Credit unions answer the call as food insecurity hits millions of Americans

Pamela Frederick Williams was staring at a budget shortfall. As the Benefits Navigator at Eastern Oregon University in La Grande, Oregon, she oversees the campus food pantries serving students who struggle to afford meals alongside tuition. Heading into the holiday season, the numbers weren’t adding up. Then her phone rang.

“She simply said, ‘Hi, my name is Michelle from STCU, and I would like to donate to your EOU food pantry,’” Williams recalled of the call from a representative at Spokane Teachers Credit Union. Williams assumed the credit union might drop off some canned goods to help restock empty shelves. She didn’t think to ask what kind of donation was coming.

When Michelle arrived on campus and presented a check for $7,500, Williams was overwhelmed. “What a blessing,” she said. “It will have a great impact on our students.”

More than a transaction

The moment carried weight for Williams, who is herself an EOU alumna. When she enrolled in 2016, no campus food pantries existed. She skipped meals regularly, stretching limited funds as far as they would go. After graduating during the COVID-19 pandemic, she returned to the university specifically to build the safety net she never had. “The pantry and the Benefits Navigator Program help eliminate that impossible choice” between tuition and food, she said. “It’s the safety net I wish I had when I was a student.”

STCU’s gift will restock pantry shelves and support outreach events across campus, ensuring, as Williams put it, that no student has to navigate hunger while pursuing an education.

A crisis demanding a response

Williams’ story unfolds against a backdrop of deepening national need. A March 2026 Urban Institute study found that nearly 1 in 4 American adults reported difficulty affording adequate food in 2025, with nearly one-third of working-age adults living with children experiencing food insecurity.

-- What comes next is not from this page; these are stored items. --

### src/rtl/seg7_serial_drv.sv
// Serial driver for an eight-digit seven-segment display behind a shift-register chain.
// Each frame shifts 64 active-low segment bits MSB first, then pulses the storage latch.
module seg7_serial_drv #(
  parameter int unsigned DIV        = 2,
  parameter int unsigned BLINK_BITS = 24
) (
  input  logic        clk,
  input  logic        rst,
  input  logic        start,
  input  logic [31:0] Hexs,
  input  logic [7:0]  points,
  input  logic [7:0]  LES,
  output logic        seg_clk,
  output logic        seg_sout,
  output logic        seg_latch,
  output logic        busy,
  output logic        done
);

  localparam int unsigned DIV_W   = 8;
  localparam int unsigned BIT_W   = 6;
  localparam int unsigned FRAME_W = 64;
  localparam int unsigned DIGITS  = 8;

  typedef enum logic [2:0] {
    S_IDLE  = 3'd0,
    S_LOW   = 3'd1,
    S_HIGH  = 3'd2,
    S_LATCH = 3'd3,
    S_DONE  = 3'd4
  } state_t;

  state_t               state_q, state_n;
  logic [DIV_W-1:0]     div_q, div_n;
  logic [BIT_W-1:0]     bit_q, bit_n;
  logic [FRAME_W-1:0]   frame_q, frame_n;
  logic [BLINK_BITS-1:0] blink_q;

  logic seg_clk_n, seg_sout_n, seg_latch_n, busy_n, done_n;
  logic div_last;

  // Active-low {g,f,e,d,c,b,a} pattern for one hex digit
  function automatic logic [6:0] seg_code(input logic [3:0] h);
    logic [6:0] s;
    case (h)
      4'h0: s = 7'h40;
      4'h1: s = 7'h79;
      4'h2: s = 7'h24;
      4'h3: s = 7'h30;
      4'h4: s = 7'h19;
      4'h5: s = 7'h12;
      4'h6: s = 7'h02;
      4'h7: s = 7'h78;
      4'h8: s = 7'h00;
      4'h9: s = 7'h10;
      4'hA: s = 7'h08;
      4'hB: s = 7'h03;
      4'hC: s = 7'h46;
      4'hD: s = 7'h21;
      4'hE: s = 7'h06;
      default: s = 7'h0E;
    endcase
    return s;
  endfunction

  // Digit i lands in frame[8i+7:8i]; a blinking digit in its off phase is fully blank
  function automatic logic [FRAME_W-1:0] build_frame(input logic [31:0] hx,
                                                     input logic [7:0]  pt,
                                                     input logic [7:0]  le,
                                                     input logic        phase);
    logic [FRAME_W-1:0] f;
    logic [7:0]         digit_byte;
    f = '0;
    for (int i = 0; i < int'(DIGITS); i++) begin
      if (le[i] && phase) digit_byte = 8'hFF;
      else                digit_byte = {~pt[i], seg_code(hx[4*i +: 4])};
      f[8*i +: 8] = digit_byte;
    end
    return f;
  endfunction

  assign div_last = (div_q == DIV_W'(DIV - 1));

  always_ff @(posedge clk) begin
    if (rst) blink_q <= '0;
    else     blink_q <= blink_q + BLINK_BITS'(1);
  end

  always_ff @(posedge clk) begin
    if (rst) begin
      state_q   <= S_IDLE;
      div_q     <= '0;
      bit_q     <= '0;
      frame_q   <= '0;
      seg_clk   <= 1'b0;
      seg_sout  <= 1'b0;
      seg_latch <= 1'b0;
      busy      <= 1'b0;
      done      <= 1'b0;
    end else begin
      state_q   <= state_n;
      div_q     <= div_n;
      bit_q     <= bit_n;
      frame_q   <= frame_n;
      seg_clk   <= seg_clk_n;
      seg_sout  <= seg_sout_n;
      seg_latch <= seg_latch_n;
      busy      <= busy_n;
      done      <= done_n;
    end
  end

  // Next state plus output decode of the next state, so outputs track the state register
  always_comb begin
    state_n = state_q;
    div_n   = div_q;
    bit_n   = bit_q;
    frame_n = frame_q;
    case (state_q)
      S_IDLE: begin
        if (start) begin
          frame_n = build_frame(Hexs, points, LES, blink_q[BLINK_BITS-1]);
          bit_n   = BIT_W'(FRAME_W - 1);
          div_n   = '0;
          state_n = S_LOW;
        end
      end
      S_LOW: begin
        if (div_last) begin
          div_n   = '0;
          state_n = S_HIGH;
        end else begin
          div_n = div_q + DIV_W'(1);
        end
      end
      S_HIGH: begin
        if (div_last) begin
          div_n = '0;
          if (bit_q == '0) begin
            state_n = S_LATCH;
          end else begin
            bit_n   = bit_q - BIT_W'(1);
            state_n = S_LOW;
          end
        end else begin
          div_n = div_q + DIV_W'(1);
        end
      end
      S_LATCH: begin
        if (div_last) begin
          div_n   = '0;
          state_n = S_DONE;
        end else begin
          div_n = div_q + DIV_W'(1);
        end
      end
      S_DONE:  state_n = S_IDLE;
      default: state_n = S_IDLE;
    endcase

    seg_clk_n   = (state_n == S_HIGH);
    seg_sout_n  = ((state_n == S_LOW) || (state_n == S_HIGH)) ? frame_n[bit_n] : 1'b0;
    seg_latch_n = (state_n == S_LATCH);
    busy_n      = (state_n == S_LOW) || (state_n == S_HIGH) || (state_n == S_LATCH);
    done_n      = (state_n == S_DONE);
  end

endmodule
File: config.mk
export PLATFORM = sky130hd
export DESIGN_NAME = mul_float_arb
export DESIGN_NICKNAME = d
export VERILOG_FILES = /design/src/rtl/mul_float_arb_pkg.sv /design/src/rtl/rr_arbiter.sv /design/src/rtl/mul_float_arb.sv
export SDC_FILE = /design/constraint.sdc
export NUM_CORES = 1
export LEC_CHECK = 0
export BUFFER_PORTS_ARGS = -buffer_cell sky130_fd_sc_hd__buf_2
export CORE_AREA = 2 2 161 163
export DETAILED_ROUTE_END_ITERATION = 12
export DIE_AREA = 0 0 163 165
export GPL_ROUTABILITY_DRIVEN = 0
export GPL_TIMING_DRIVEN = 0
export SLEW_MARGIN = 20
export SYNTH_ARGS = -nofsm -noshare
export SYNTH_HDL_FRONTEND = slang
export SYNTH_SLANG_ARGS = --single-unit
File: constraint.sdc
create_clock -name clk -period 3 [get_ports clk]
set_input_delay 0.9 -clock clk [delete_from_list [all_inputs] [get_ports clk]]
set_output_delay 0.9 -clock clk [all_outputs]
set_load 0.02 [all_outputs]
File: src/rtl/mul_float_arb_pkg.sv
// Shared types and constants for the mul_float_arb multiplier sequencer.
package mul_float_arb_pkg;

  typedef enum logic [1:0] {StIdle, StIssue, StWait, StResp} state_e;

  // Bit positions inside rsp_flags ({nan, overflow, underflow, zero}).
  localparam int unsigned FLAG_NAN  = 3;
  localparam int unsigned FLAG_OVF  = 2;
  localparam int unsigned FLAG_UNF  = 1;
  localparam int unsigned FLAG_ZERO = 0;

  localparam int unsigned DEFAULT_FLOAT_WIDTH = 32;

endpackage

File: src/rtl/rr_arbiter.sv
// Combinational round-robin selector: the search starts one past last_grant and wraps.
module rr_arbiter #(
  parameter int unsigned NUM_REQ = 4
) (
  input  logic [NUM_REQ-1:0]         req,
  input  logic [$clog2(NUM_REQ)-1:0] last_grant,
  output logic [$clog2(NUM_REQ)-1:0] grant,
  output logic                       any
);

  localparam int unsigned IDX_W = $clog2(NUM_REQ);

  always_comb begin
    int unsigned idx;
    grant = '0;
    any   = 1'b0;
    for (int unsigned i = 1; i <= NUM_REQ; i++) begin
      idx = 32'(last_grant) + i;
      if (idx >= NUM_REQ) idx = idx - NUM_REQ;
      if (!any && req[idx[IDX_W-1:0]]) begin
        any   = 1'b1;
        grant = idx[IDX_W-1:0];
      end
    end
  end

endmodule

File: src/rtl/mul_float_arb.sv
// Shares one external float multiplier between NUM_REQ requesters (round-robin).
// Define MUL_FLOAT_ARB_TIMEOUT_EN to add a WAIT-state watchdog that reports rsp_timeout.
module mul_float_arb
  import mul_float_arb_pkg::*;
#(
  parameter int unsigned NUM_REQ        = 4,
  parameter int unsigned FLOAT_WIDTH    = DEFAULT_FLOAT_WIDTH,
  parameter int unsigned TIMEOUT_CYCLES = 64
) (
  input  logic                           clk,
  input  logic                           rst_n,
  input  logic [NUM_REQ-1:0]             req_valid,
  output logic [NUM_REQ-1:0]             req_ready,
  input  logic [NUM_REQ*FLOAT_WIDTH-1:0] req_op1,
  input  logic [NUM_REQ*FLOAT_WIDTH-1:0] req_op2,
  output logic [NUM_REQ-1:0]             rsp_valid,
  input  logic [NUM_REQ-1:0]             rsp_ready,
  output logic [FLOAT_WIDTH-1:0]         rsp_data,
  output logic [3:0]                     rsp_flags,
  output logic                           rsp_timeout,
  output logic                           mul_start,
  output logic [FLOAT_WIDTH-1:0]         mul_op1,
  output logic [FLOAT_WIDTH-1:0]         mul_op2,
  input  logic [FLOAT_WIDTH-1:0]         mul_out,
  input  logic                           mul_nan,
  input  logic                           mul_overflow,
  input  logic                           mul_underflow,
  input  logic                           mul_zero,
  input  logic                           mul_done
);

  localparam int unsigned IDX_W = $clog2(NUM_REQ);

  state_e               state_q;
  logic [IDX_W-1:0]     grant_q;
  logic [IDX_W-1:0]     last_grant_q;
  logic                 done_q;
  logic [IDX_W-1:0]     arb_grant;
  logic                 arb_any;
  logic [FLOAT_WIDTH-1:0] sel_op1;
  logic [FLOAT_WIDTH-1:0] sel_op2;
  logic [3:0]           flags_in;
  logic                 done_edge;
  logic                 timeout_hit;

  rr_arbiter #(
    .NUM_REQ(NUM_REQ)
  ) u_rr_arbiter (
    .req       (req_valid),
    .last_grant(last_grant_q),
    .grant     (arb_grant),
    .any       (arb_any)
  );

  assign sel_op1   = req_op1[FLOAT_WIDTH*32'(arb_grant) +: FLOAT_WIDTH];
  assign sel_op2   = req_op2[FLOAT_WIDTH*32'(arb_grant) +: FLOAT_WIDTH];
  assign done_edge = mul_done & ~done_q;

  always_comb begin
    flags_in            = '0;
    flags_in[FLAG_NAN]  = mul_nan;
    flags_in[FLAG_OVF]  = mul_overflow;
    flags_in[FLAG_UNF]  = mul_underflow;
    flags_in[FLAG_ZERO] = mul_zero;
  end

  // Gated by rst_n so every output reads 0 while reset is held.
  always_comb begin
    req_ready = '0;
    if (rst_n && (state_q == StIdle) && arb_any) req_ready = NUM_REQ'(1) << arb_grant;
  end

  always_ff @(posedge clk or negedge rst_n) begin
    if (!rst_n) begin
      state_q      <= StIdle;
      grant_q      <= '0;
      last_grant_q <= IDX_W'(NUM_REQ - 1);
      done_q       <= 1'b0;
      mul_start    <= 1'b0;
      mul_op1      <= '0;
      mul_op2      <= '0;
      rsp_valid    <= '0;
      rsp_data     <= '0;
      rsp_flags    <= '0;
    end else begin
      // Tracking mul_done every cycle also covers loading it in ISSUE, so stale
      // edges from IDLE/ISSUE never complete a WAIT.
      done_q <= mul_done;
      unique case (state_q)
        StIdle: begin
          if (arb_any) begin
            grant_q   <= arb_grant;
            mul_op1   <= sel_op1;
            mul_op2   <= sel_op2;
            mul_start <= 1'b1;
            state_q   <= StIssue;
          end
        end
        StIssue: begin
          mul_start <= 1'b0;
          state_q   <= StWait;
        end
        StWait: begin
          if (done_edge) begin
            rsp_data  <= mul_out;
            rsp_flags <= flags_in;
            rsp_valid <= NUM_REQ'(1) << grant_q;
            state_q   <= StResp;
          end else if (timeout_hit) begin
            rsp_data  <= '0;
            rsp_flags <= '0;
            rsp_valid <= NUM_REQ'(1) << grant_q;
            state_q   <= StResp;
          end
        end
        StResp: begin
          if (rsp_ready[grant_q]) begin
            rsp_valid    <= '0;
            last_grant_q <= grant_q;
            state_q      <= StIdle;
          end
        end
        default: state_q <= StIdle;
      endcase
    end
  end

`ifdef MUL_FLOAT_ARB_TIMEOUT_EN
  localparam int unsigned CNT_W = $clog2(TIMEOUT_CYCLES + 1);

  logic [CNT_W-1:0] cnt_q;
  logic             timeout_q;

  assign timeout_hit = (state_q == StWait) && (cnt_q == CNT_W'(TIMEOUT_CYCLES - 1));
  assign rsp_timeout = timeout_q;

  always_ff @(posedge clk or negedge rst_n) begin
    if (!rst_n) begin
      cnt_q     <= '0;
      timeout_q <= 1'b0;
    end else begin
      if ((state_q == StWait) && !done_edge && !timeout_hit) cnt_q <= cnt_q + 1'b1;
      else cnt_q <= '0;
      if ((state_q == StWait) && !done_edge && timeout_hit) timeout_q <= 1'b1;
      else if ((state_q == StResp) && rsp_ready[grant_q]) timeout_q <= 1'b0;
    end
  end
`else
  logic unused_timeout_cycles;

  assign timeout_hit           = 1'b0;
  assign rsp_timeout           = 1'b0;
  assign unused_timeout_cycles = ^TIMEOUT_CYCLES;
`endif

endmodule

* Word level (Yosys, flattened, before mapping)
Index checks and enable logic that the tools add are counted.
** Storage, ports and cells
- Register bits after elaboration :: 112
- Logic and storage cells :: 88
** Operators by class
- Add/sub/neg operators :: 8
- $lt $le $gt $ge :: 9
- Equal/unequal tests :: 6
- Shift-type cells :: 4
- Mux-type cells :: 32
- Bitwise logic cells :: 2
- Reduce and logical (&&, ||, !) cells :: 17
** Operators by type and width (count)
- $shiftx A128 B8 Y32 :: 2
- $mux W2 :: 11
- $lt A2 B3 Y1 const B :: 5
- $mux W4 :: 3
- $bmux W1 S2 :: 5
- $mux W1 :: 10
- $ge A3 B3 Y1 const B :: 3
- $pmux W2 S4 :: 1
- $pmux W4 S2 :: 1
- $reduce_and A2 Y1 :: 4
- $shl A1 B2 Y4 const A :: 2
- $sub A2 B1 Y2 const B :: 4
- $add A2 B2 Y3 const B :: 2
- $ne A2 B2 Y1 const B :: 3
- $reduce_and A3 Y1 :: 2
- $logic_and A1 B1 Y1 :: 5
- $add A2 B3 Y4 const B :: 1
- $eq A2 B2 Y1 const B :: 2
- $ge A4 B3 Y1 const B :: 1
- $reduce_bool A2 Y1 :: 2
- $add A2 B1 Y3 const B :: 1
- $logic_not A1 Y1 :: 3
- $eq A2 B1 Y1 const B :: 1
- $logic_not A2 Y1 :: 1
- other kinds (3) :: 3

* Depth between registers and ports, before layout
- Depth after elaboration :: 17
- Gate-level depth with buffers :: 8
- Depth with buffers taken out :: 6

* Cells and area by module
Synthesis repeated with hierarchy kept, for this count alone.
** Second synthesis, totals
- Cells, all modules :: 369
- Area, all modules :: 6092.1 sq um
** By module, submodules not included
- mul_float_arb :: times used 1, cells each 355, area each 6000.8 sq um, seq. area each 2805.2 sq um
- rr_arbiter :: times used 1, cells each 14, area each 91.3 sq um, seq. area each 0.0 sq um

* Worst setup path before layout
OpenSTA, ideal clock, no wires.
- Path kind :: input -> output
- From :: in req_valid[0]
- To :: out req_ready[1]
- Arrival :: 2.066 ns
- Path slack :: 0.034 ns
- Stages :: 5
- Buffers on the path :: 1
- Cells stage by stage :: inv_1 a31oi_2 buf_2 nand2_1 nor3_1
** Between the ends
- Longest elaborated chain between the ends :: 14
- Elaborated cells on any way between the ends :: 25
- Those cells by class :: shift (1); mux (17); reduce/logical (7)
** Ends and longest elaborated chain
- start: declaration :: RTL line mul_float_arb.sv:12 : input logic [NUM_REQ-1:0] req_valid,
- $bmux W1 S2 :: RTL line rr_arbiter.sv:20 : if (!any && req[idx[IDX_W-1:0]]) begin
- $mux W1 (implied by the code) :: RTL line rr_arbiter.sv:20
- $mux W1 :: RTL line rr_arbiter.sv:20
- $logic_not A1 Y1 :: RTL line rr_arbiter.sv:20
- $logic_and A1 B1 Y1 :: RTL line rr_arbiter.sv:20
- $mux W1 :: RTL line rr_arbiter.sv:20
- $logic_not A1 Y1 :: RTL line rr_arbiter.sv:20
- $logic_and A1 B1 Y1 :: RTL line rr_arbiter.sv:20
- $mux W1 :: RTL line rr_arbiter.sv:20
- $logic_not A1 Y1 :: RTL line rr_arbiter.sv:20
- $logic_and A1 B1 Y1 :: RTL line rr_arbiter.sv:20
- $mux W2 or $mux W1 (tied branches) :: RTL line rr_arbiter.sv:20
- $shl A1 B2 Y4 or $logic_and A1 B1 Y1 (tied branches) :: RTL line mul_float_arb.sv:70 : if (rst_n && (state_q == StIdle) && arb_any) req_ready = NUM_REQ'(1) << arb_grant;
- $mux W4 (*) :: RTL line mul_float_arb.sv:70
- end: declaration :: RTL line mul_float_arb.sv:13 : output logic [NUM_REQ-1:0] req_ready,
Every way passes the cells marked *; elsewhere a longest branch is shown, timed or not. The select of a mux whose other input is x is not followed.

* Worst setup path in the final report
- From :: in req_valid[2]
- To :: out req_ready[0]
Same word-level chain as after synthesis.

==> results.ini <==
[timing]
period_share_pct = 97.5
slew_violations = 0
max_freq_mhz = 342
finalSetupTns_ns = 0
setup_viol = 0
fin_crit_ns = 2.93
slew_headroom_pct = 43.7
setup_ws_ns = 0.0745
rsz0062_at_grt = false
hold_viol_final = 0
fin_skew_ns = 0.0109
tightest_slew_ns = 0.844

[placed_design]
port_buffers = 411
dpl.hpwl_um = 22500
dp.cells = 1419
place_ws_ns = -0.816
place_area_mm2 = 0.00950

[clock_network]
cts_tree = done
clockRootBuffer = clkbuf_16
cts.sinks = 112
cts-htree-levels = 3
tritoncts.num_buffers = 9
clock_path_buffers = 2
clk_latency_ns = 0.36
hold_buffers = 0
clk_pin_slew_ns = 0.09

[route]
vias = 7150
drc = 0
ant_nets = 0
avgViaCountPerCell = 4.97
post_drt_wl_per_cell_um = 20.2
drt_iter0_drc = 453
dr.pass1.iters = 5
drt-total-wl_um = 29100

[floorplan]
core_area_mm2 = 0.0250
num_rows = 58
die_y_um = 165
initial_core_util_pct = 28.0
die_area_mm2 = 0.0269
die_x_um = 163
io_pins = 413

[power]
p_sw_share_pct = 47.8
ir_drop_mv = 0.418
p_int_uw = 5190
switchingPower_uw = 4760
p_comb_share_pct = 59.6
clkPwrFrac_pct = 13.0
p_leak_uw = 0.00472
power_frac_seq_pct = 27.5
powerDensity_mw_per_mm2 = 1000

[hold_path]
hold_class = input port to async pin

[final_layout]
design_area_mm2 = 0.00994
drive_above_1_share_pct = 50.6
area_growth_pct = 42.1
layout_common_cells = 436 x buf_2, 110 x nor3b_1, 110 x dfrtp_1
utilization_pct = 39.7
fillCellCount = 2549
finalNonFillerCells = 1440
nets = 1412
layout_commonest_cell = buf_2

[setup_path]
critical_path_peak_fanout = 6
crit_type = input port to output pin
crit_path_start_kind = input port
setup.worst_path.end_class = output pin
cp.arrival_ns = 2.03
cp_data_required_time_ns = 2.10

[synthesis]
synth_top_area_share_pct = 39.3
yosysSeqAreaShare_pct = 40.1
synthArstFlopShare_pct = 100
syn_nets = 985
synth_area_leaders = dfrtp_1 39%, nor3b_1 12%, mux2i_1 9.4%
synth_top_area_cell = dfrtp_1
synth_warnings = 0
synthMuxAreaShare_pct = 16.8
syn_area_per_cell_um2 = 10.3
synth_edf_count = 0
syn_inst = 677
synth_compound_area_share_pct = 14.6
synthAdderAreaFrac_pct = 0.894
synth_cell_types = 39
synth-simple-area-share_pct = 20.8
synth_ff_type = dfrtp_1
synth_xor_area_share_pct = 0
ys_ff_latch = 112
syn_area_mm2 = 0.00700
synth_top_family_by_area = simple AND/OR/NAND/NOR gates

[global_route]
grt_overflow_total = 0
antenna_found_initial = 1
grt_pass1_vias = 7143
grt.total_usage_pct = 20.7
grt_max_degree = 46
grt_first_pass_wirelength_um = 41900

[job]
max_cap_violations = 0

[outcome]
outcome = finished, final reports clean

final cells by class:
| cell class | instances | area (µm²) | area share [%] |
|---|---|---|---|
| diodes | 1 | 2.50 | 0.0252 |
| plain buffers | 68 | 460 | 4.63 |
| clock buffers | 9 | 225 | 2.27 |
| clock inverters | 7 | 88.8 | 0.894 |
| inverters | 8 | 30.0 | 0.302 |
| multi-input cells | 488 | 3750 | 37.7 |
| flip-flops and latches | 112 | 2810 | 28.2 |
| well taps | 330 | 413 | 4.15 |
| repair buffers | 417 | 2160 | 21.8 |
kinds of logic (layout without fill, tap and decap cells):
family                     Yosys count  count (layout)
and+or+nand+nor                    221             221
AOI/OAI and AO/OA                  150             150
DFF                                112             112
muxes                              111             111
buffers and inverters               77             509
adders and majority gates            5               5
other                                1               2
synth_stat cells, types with 2 or more instances:
| master | count |
|---|---|
| buf_1 | 2 |
| nor3_1 | 2 |
| buf_4 | 7 |
| mux2_2 | 44 |
| nand3_1 | 3 |
| buf_2 | 30 |
| a21oi_1 | 6 |
| nor3b_1 | 110 |
| dfstp_2 | 2 |
| nand2_1 | 5 |
| inv_1 | 8 |
| a22oi_1 | 65 |
| o21ai_0 | 5 |
| nor3b_2 | 20 |
| dfrtp_1 | 110 |
| ha_1 | 5 |
| clkbuf_1 | 14 |
| o22ai_1 | 4 |
| buf_6 | 14 |
| clkbuf_4 | 2 |
| nor2_2 | 2 |
| nor2b_1 | 2 |
| mux2i_1 | 66 |
| nor2_1 | 69 |
| a31oi_1 | 64 |
| nand2b_1 | 3 |
path summary, 6_finish.rpt:
| kind | startpoint | to | slack [ns] | cells past startpoint |
|---|---|---|---|---|
| min in group clk | rsp_data[10] | rsp_data[10] | 0.50 | 1 |
| max reg2reg | last_grant_q[0] | mul_op2[15] | 0.64 | 7 |
| max | req_valid[2] | req_ready[0] | 0.07 | 7 |
| min reg2reg | rsp_data[10] | rsp_data[10] | 0.50 | 1 |
| min | rst_n | mul_op2[22] | 0.38 | 1 |
| max in group asynchronous | rst_n | mul_op1[0] | 1.97 | 2 |
critical path: stages:
cell and delay, ns:
buf_2 0.15, nor2_4 0.18, a22oi_1 0.13, o2bb2ai_2 0.23, buf_12 0.14, and3_1 0.14, buf_2 0.16
per-layer routing:
layer	routed length (µm)	track usage [%]	share of wire [%]	vias up
li1	-	-	-	3382
met1	11800	24.6	41	3409
met2	14600	36.8	50	324
met3	2030	5.10	7.0	35
met4	703	6.36	2.4	0
met5	0	0	0	-
stage by stage:
step	hold slack, ns	total power, µW
4_1_cts	0.431	10100
5_1_grt	0.385	10700
2_1_floorplan	0.533	6540
3_3_place_gp	0.481	8580
3_5_place_dp	0.487	8660
6_report	0.383	9950
flip-flops by register name (all words and copies together) (netlist names):
| signal | cells |
|---|---|
| grant_q | 2 |
| state_q | 2 |
| rsp_data | 32 |
| mul_op1 | 32 |
| last_grant_q | 2 |
| done_q | 1 |
| mul_op2 | 32 |
| mul_start | 1 |
| rsp_valid | 4 |
| rsp_flags | 4 |
timing repair:
| item | 4_1_cts | 5_1_grt |
|---|---|---|
| resized for setup | 12 | 5 |
| endpoints found under the setup margin | 4 | 2 |
| buffers inserted | 3 | 1 |
| gates cloned | 1 | 0 |
| pin swaps | 2 | 2 |
power groups by stage:
| stage | clock, µW | combinational (µW) | sequential (µW) |
|---|---|---|---|
| global route | 1400 | 6430 | 2830 |
| finish | 1290 | 5920 | 2730 |
| floorplan | 0 | 2950 | 3590 |
| detailed placement | 0 | 5900 | 2760 |
| CTS | 1340 | 5980 | 2740 |
| global placement | 0 | 5850 | 2730 |
Note: power is estimated with default switching activity, not from simulation.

The situation is poised to worsen: a 2025 federal reconciliation law cut $187 billion from the Supplemental Nutrition Assistance Program (SNAP) over the next decade, the deepest reduction in the program’s history, pushing millions toward food banks that are already strained. The scale of the challenge is stark: for every one meal a food bank provides, SNAP provides nine. That gap is where credit unions are increasingly showing up.

Recognizing that need is rising

In Pittsfield, Massachusetts, Greylock Federal Credit Union recently directed a special $50,000 allocation to six local food pantries, citing a continued rise in food insecurity across Berkshire County. The recipients collectively deliver staggering scale: Pittsfield Community Food Pantry serves 500 families each week, while Berkshire Food Project prepares 200 no-cost, no-questions-asked homemade meals every day. Berkshire Dream Center founder and executive director Katelynn Miner captured the urgency plainly. “At a time when needs are increasing across our community,” she said, “this gift was nothing short of a miracle.”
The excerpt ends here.